Mateo Gil’s meditative neo-Western
Blackthorn may long for the nostalgic romanticism of Tom Mix and Hopalong Cassidy, but its feet are firmly planted in the hard caliche of today’s cynical revisionism.

Gil, writer of
Abre los Ojos and The Sea Inside, directs a script from first-time feature writer Miguel Barros. The concept is simple: The famed outlaw Butch Cassidy (of … and the Sundance Kid fame) didn’t die under a hail of bullets fired by the Bolivian army in 1908 as is popularly understood. No, our anti-hero made it out alive and has been hiding in a tiny Bolivian village under the assumed name of James Blackthorn ever since (or at least until 1927 when our story starts up).

As played by famed playwright/actor/director Sam Shepard, this Butch Cassidy is a larger-than-life legend, an icon of the freedom and rebellious fighting spirit the old West once engendered. Now well in to his 60s, Cassidy is still a commanding figure. But his outlaw ways have cooled somewhat. The old man has been exiled from America for a couple of decades now, and he’s starting to get nostalgic. He keeps in touch with his old life by penning letters to his “nephew” (most likely his biological son, born to fellow Wild Bunch gang member Etta Place). Having saved up a bit of money and having outlived his legend, Cassidy figures maybe it’s time to head home.

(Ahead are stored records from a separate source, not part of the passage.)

From an optimization exercise on the open Yosys and OpenROAD flow, aimed at small area, a short achievable clock period and few clock cycles; shortcuts taken in it are not production practice.
At most, simulation tests tie the RTL to the original design; equivalence was not proved.
Only the layout flow was run in runs 2, 6 and 7; the RTL was not checked for function there.
Power figures rest on the tool's default switching activity, not on a simulated workload.

<file path="config.mk">
export PLATFORM = sky130hd
export DESIGN_NAME = somagic_video_core
export DESIGN_NICKNAME = somagic_video_core
export VERILOG_FILES = /design/flow/design.v
export SDC_FILE = /design/flow/constraint.sdc
export NUM_CORES = 4
export LEC_CHECK = 0
export CAP_MARGIN = 20
export CORE_MARGIN = 2
export CORE_UTILIZATION = 40
export CTS_BUF_LIST = sky130_fd_sc_hd__clkbuf_8
export SLEW_MARGIN = 20
</file>
<file path="constraint.sdc">
create_clock -name core_clock -period 10.5 [get_ports {clk}]
set_input_delay 2.1000 -clock core_clock [delete_from_list [all_inputs] [get_ports {clk}]]
set_output_delay 2.1000 -clock core_clock [all_outputs]
set_load 0.01 [all_outputs]
</file>
From an optimization exercise on the open Yosys and OpenROAD flow, aimed at small area and a short achievable clock period; shortcuts taken in it are not production practice. Power is estimated from default activity; no workload was simulated.

Design daisy_core, start of the top module:
module daisy_core (
    input  wire       clk,
    input  wire       rst,
    input  wire       op_valid,
    input  wire [3:0] op,
    output reg        cmd_ready,
    output reg        rx_active,
    output reg        hop_request,
    output reg        rdata_valid,
    output wire [7:0] rdata,
    output reg        radio_req,
    output wire       radio_channel,
    output reg        sink_byte_valid,
    output wire [7:0] sink_byte,
    output reg        sink_commit,
    output reg        sink_begin,
    output wire       sink_begin_chan
);
Size in the first run: about 420 cells after synthesis, ~33 I/O pins, roughly 4000 um^2 of cells after synthesis.
export LEC_CHECK = 0
export CAP_MARGIN = 20
export CORE_MARGIN = 2
export CORE_UTILIZATION = 40
export SETUP_SLACK_MARGIN = 1.8
export SLEW_MARGIN = 20
export SYNTH_HIERARCHICAL = 1
create_clock -name core_clock -period 3.5 [get_ports {clk}]
standard.sh (not shown) runs the stock make flow with config.mk's settings and CLKGATE_MAP_FILE= SYNTH_SCRIPT=/design/flow/synth_recipe.tcl, a recipe that flattens the netlist after the stock synthesis.
==> flow/flow/run.sh <==
#!/bin/bash
# ORFS layout through the standard.sh, with these changes:
#  - synthesis may not use the slow many-input OR / NOR cells (added to the
#    platform's don't-use list);
#  - ports are buffered with buf_4 instead of the smallest buffer the resizer picks;
#  - timing repair may swap a cell for one with another footprint.
# Each tool's output goes to a log file of its own in this folder.
set -euo pipefail
BASE=$(make -s -C "$FLOW_HOME" DESIGN_CONFIG="$PWD/config.mk" WORK_HOME="$PWD/orfs" print-DONT_USE_CELLS 2>/dev/null \
       | sed -n 's/^DONT_USE_CELLS: //p' | tail -1)
SLOW=""
for c in or3_1 or3_2 or3_4 or3b_1 or3b_2 or3b_4 or4_1 or4_2 or4_4 or4b_1 or4b_2 or4b_4 \
         or4bb_1 or4bb_2 or4bb_4 nor4_1 nor4_2 nor4_4 nor4b_1 nor4b_2 nor4b_4 nor4bb_1 nor4bb_2 nor4bb_4; do
  SLOW="$SLOW sky130_fd_sc_hd__$c"
done
echo "DONT_USE_CELLS=$BASE $SLOW" > dont_use.log
bash standard.sh "DONT_USE_CELLS=$BASE $SLOW" synth > synth.log 2>&1
bash standard.sh "DONT_USE_CELLS=$BASE $SLOW" MATCH_CELL_FOOTPRINT=0 \
  "BUFFER_PORTS_ARGS=-buffer_cell sky130_fd_sc_hd__buf_4" finish > layout.log 2>&1
Change:
--- a/flow/design.v
+++ b/flow/design.v
@@ -1,24 +1,22 @@
 module dc_cond (
     input  wire [2:0]  phase,
     input  wire [15:0] win,
     input  wire [9:0]  cnt,
     input  wire [15:0] crc,
-    input  wire        crc_ok,
     input  wire        prev_e,
     input  wire [2:0]  err,
     output wire        in_hop,
     output wire        take,           
     output wire        pf_end,         
     output wire        byte_end,       
     output wire        cnt_en,         
     output wire [9:0]  cnt_inc,
     output wire [15:0] crc_nx,         
-    output wire        crc_ok_nx,      
     output wire [1:0]  rs,             
     output wire [1:0]  clr,            
     output wire [1:0]  commit,
     output wire [1:0]  hop,            
     output wire [5:0]  ph,             
     output wire [5:0]  er              
 );
     localparam [2:0] PH_WAITPRE  = 3'd2;
@@ -45,19 +43,17 @@
     wire noend     = take & (cnt == 10'd1020);
     wire nostart   = ws & (cnt[3:0] == 4'd15);
     assign pf_end   = pf & c7;
     assign byte_end = take & c7;
     assign cnt_en   = wp | ws | pf | take;
     assign cnt_inc  = cnt + 10'd1;
     wire [15:0] crc_s = {1'b0, crc[15:1]} ^ ((b ^ crc[0]) ? CRC_POLY : 16'h0000);
     assign crc_nx = pf_end ? 16'hFFFF : (take ? crc_s : crc);
-    wire stuff_nx = &win[8:4];
-    assign crc_ok_nx = stuff_nx ? (crc_nx == CRC_RESIDUAL)
-                                : ((win[9] ^ crc_nx[0]) & (crc_nx[15:1] == 15'h74B0));
+    wire crc_ok = stuff_due ? (crc == CRC_RESIDUAL) : (crc_s == CRC_RESIDUAL);
     wire flag_w = (win[15:9] == 7'b1111110);
     wire pre_w  = (win[15:1] == 15'h5555) & (cnt >= 10'd15);
     wire hop_w  = (cnt >= 10'd5);
     genvar i;
     generate
         for (i = 0; i < 2; i = i + 1) begin : lvl
             wire nd   = (i == 1) ? ~prev_e : prev_e;     
             wire fl   = flag_w & nd;
@@ -102,36 +98,35 @@
     localparam [2:0] PH_OFF      = 3'd0;
     localparam [2:0] PH_WAITPRE  = 3'd2;
     localparam [2:0] ERR_NONE    = 3'd0;
     reg [2:0]  phase;
     reg [15:0] win;
     reg [9:0]  cnt;
     reg [7:0]  acc;
     reg [15:0] crc;
-    reg        crc_ok;
     reg        prev_e;
     reg        chan;
     reg [2:0]  err;
     reg [5:0]  tag;
     reg [5:0]  rd;
     assign rdata           = {2'b00, rd};
     assign radio_channel   = chan;
     assign sink_begin_chan = chan;
     assign sink_byte       = acc;
-    wire        in_hop, take, pf_end, byte_end, cnt_en, crc_ok_nx;
+    wire        in_hop, take, pf_end, byte_end, cnt_en;
     wire [9:0]  cnt_inc;
     wire [15:0] crc_nx;
     wire [1:0]  rs, clr, commit, hop;
     wire [5:0]  ph, er;
     dc_cond u_cond (
-        .phase(phase), .win(win), .cnt(cnt), .crc(crc), .crc_ok(crc_ok),
+        .phase(phase), .win(win), .cnt(cnt), .crc(crc),
         .prev_e(prev_e), .err(err),
         .in_hop(in_hop), .take(take), .pf_end(pf_end), .byte_end(byte_end),
-        .cnt_en(cnt_en), .cnt_inc(cnt_inc), .crc_nx(crc_nx), .crc_ok_nx(crc_ok_nx),
+        .cnt_en(cnt_en), .cnt_inc(cnt_inc), .crc_nx(crc_nx),
         .rs(rs), .clr(clr), .commit(commit), .hop(hop), .ph(ph), .er(er)
     );
     wire e      = op[0];
     wire is_bit = op_valid & (op[3:1] == 3'b000);
     wire done   = op_valid & (op == 4'h5) & ~cmd_ready;    
     wire task_  = op_valid & cmd_ready;
     wire start  = task_ & (op == 4'h2);
     wire stop   = task_ & (op == 4'h3);
@@ -141,17 +136,16 @@
     wire radio  = op_valid & (op[3:1] == 3'b001 || op == 4'h4);    
     wire       d     = ~(prev_e ^ e);
     wire [2:0] bph   = e ? ph[5:3] : ph[2:0];
     wire [2:0] ber   = e ? er[5:3] : er[2:0];
     always @(posedge clk) begin
         if (is_bit) begin
             win    <= {d, win[15:1]};
             crc    <= crc_nx;
-            crc_ok <= crc_ok_nx;
         end
         if (is_bit & take) acc <= {win[8], acc[7:1]};
         if ((is_bit & (e ? clr[1] : clr[0])) | done) cnt <= 10'd0;
         else if (is_bit & cnt_en)                    cnt <= cnt_inc;
         case (op[1:0])
             2'b00:   rd <= {3'd0, phase};
             2'b01:   rd <= {5'd0, chan};
             2'b10:   rd <= tag;
Outcome: Via count decreases by a few percent. Setup slack loses 0.049 ns. Count of clock-buffer cells in the layout does not change. Synthesized area decreases by a few percent. Final area decreases by a few percent. Critical path depth increases by 1. Sequential power decreases slightly. Maximum frequency decreases slightly. Cell count decreases by a few percent. Power decreases slightly. Die area decreases by a few percent. Sequential share of layout area increases by 1.7 points. Global-route usage barely changes.
No functional check of the RTL was part of any run of this note.

static timing again, ports no longer ideal:
The flow's constraints put no driver on any port. The routed layouts listed below were extracted and timed again, unchanged, in two steps.
Step 1: set_driving_cell puts a clkbuf_16 on clk and a buf_2 on each other input, an assumption about the parent block.
Step 2, shift: input delay + t, output delay - t, t = (earliest + latest rising clock arrival at the registers) / 2. This alone moves slack from input paths to output paths.
a / b / c = ideal / step 1 / step 2; a / b = the first two.
| run | t, ns | slack for setup (ns) | hold slack, ns | slew at the worst register clock pin (ns) |
|---|---|---|---|---|
| the first run | 0.379 | 1.034 / 1.034 / 1.034 | 0.453 / 0.453 / 0.453 | 0.08 / 0.08 |
| the second run | 0.379 | 0.984 / 0.985 / 0.985 | 0.453 / 0.453 / 0.453 | 0.09 / 0.09 |
After both steps setup and hold are still met in every run listed.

On his way out of the country, however, Cassidy crosses paths with Eduardo Apodaca (Spanish hunk Eduardo Noriega from
Abre los Ojos and The Devil’s Backbone ). Eduardo is an ambitious young thief who’s just swindled $50,000 from a Bolivian mining company. He was smart enough to get away with the loot, but not clever enough to avoid the posse hot on his heels. Recognizing that “Mr. Blackthorn” is a man of some violent skill, hapless Eduardo shadows him, begging for help. Perhaps content to score some extra traveling money, perhaps eager to experience a touch of his old life, Cassidy agrees to mentor the young criminal in his nefarious enterprise. Naturally, things don’t turn out quite the way they were planned.

Blackthorn is an evenly paced affair with a just smattering of action scenes—more at home in the art house than the multiplex. Mostly, it’s a character study on the part of Shepard, who does bang-up work as the grizzled gunman, the world-weary warrior, the semi-repentant rebel. Though he allows the story and the characters to spend much time in surly self-reflection, director Mateo Gil isn’t totally interested in dirty realism. Instead, his crisp digital lensing lingers on the spectacular landscape of Bolivia—from the rounded mountaintops to the dead-level salt flats. And when it isn’t luxuriating in the landscape, the camera is studying the craggy, calm face of Shepard. This is a clue that—for all his revisionist “real west” leanings, Gil still hungers to capture the cowboy myth.

Along with the story of Eduardo and Mr. Blackthorn’s adventures, we get flashbacks to the turn of the 20
th century when a young Butch (Nikolaj Coster-Waldau), Sundance (Padraic Delaney) and Etta (Dominique McElligott) were having a high time in South America. These segments recall not the romanticism of the Old West so much as the romanticism of George Roy Hill’s 1969 masterpiece Butch Cassidy and the Sundance Kid . Coster-Waldau, currently playing smug bastard Jaime Lannister on HBO’s “Game of Thrones,” looks uncannily like a young Robert Redford, who actually played The Sundance Kid. The happy camaraderie of the three actors is a clear reflection on the work of Redford, Paul Newman and Katherine Ross in Hill’s 1969 film. I suspect the makers of Blackthorn don’t dream of living in the golden days of the Wild West so much as the golden age of Hollywood.

By the evidence at hand, Gil is a skilled director, capable of capturing some jaw-dropping vistas with his camera. Although it should be pointed out that today’s hyper-vivid digital cameras are starting to rob film of some of its style. Not all art needs to be deep-focus photography. Some of it should be watercolor. Or oil painting. Or pointillism. Nowadays, everybody wants to be Ansel Adams.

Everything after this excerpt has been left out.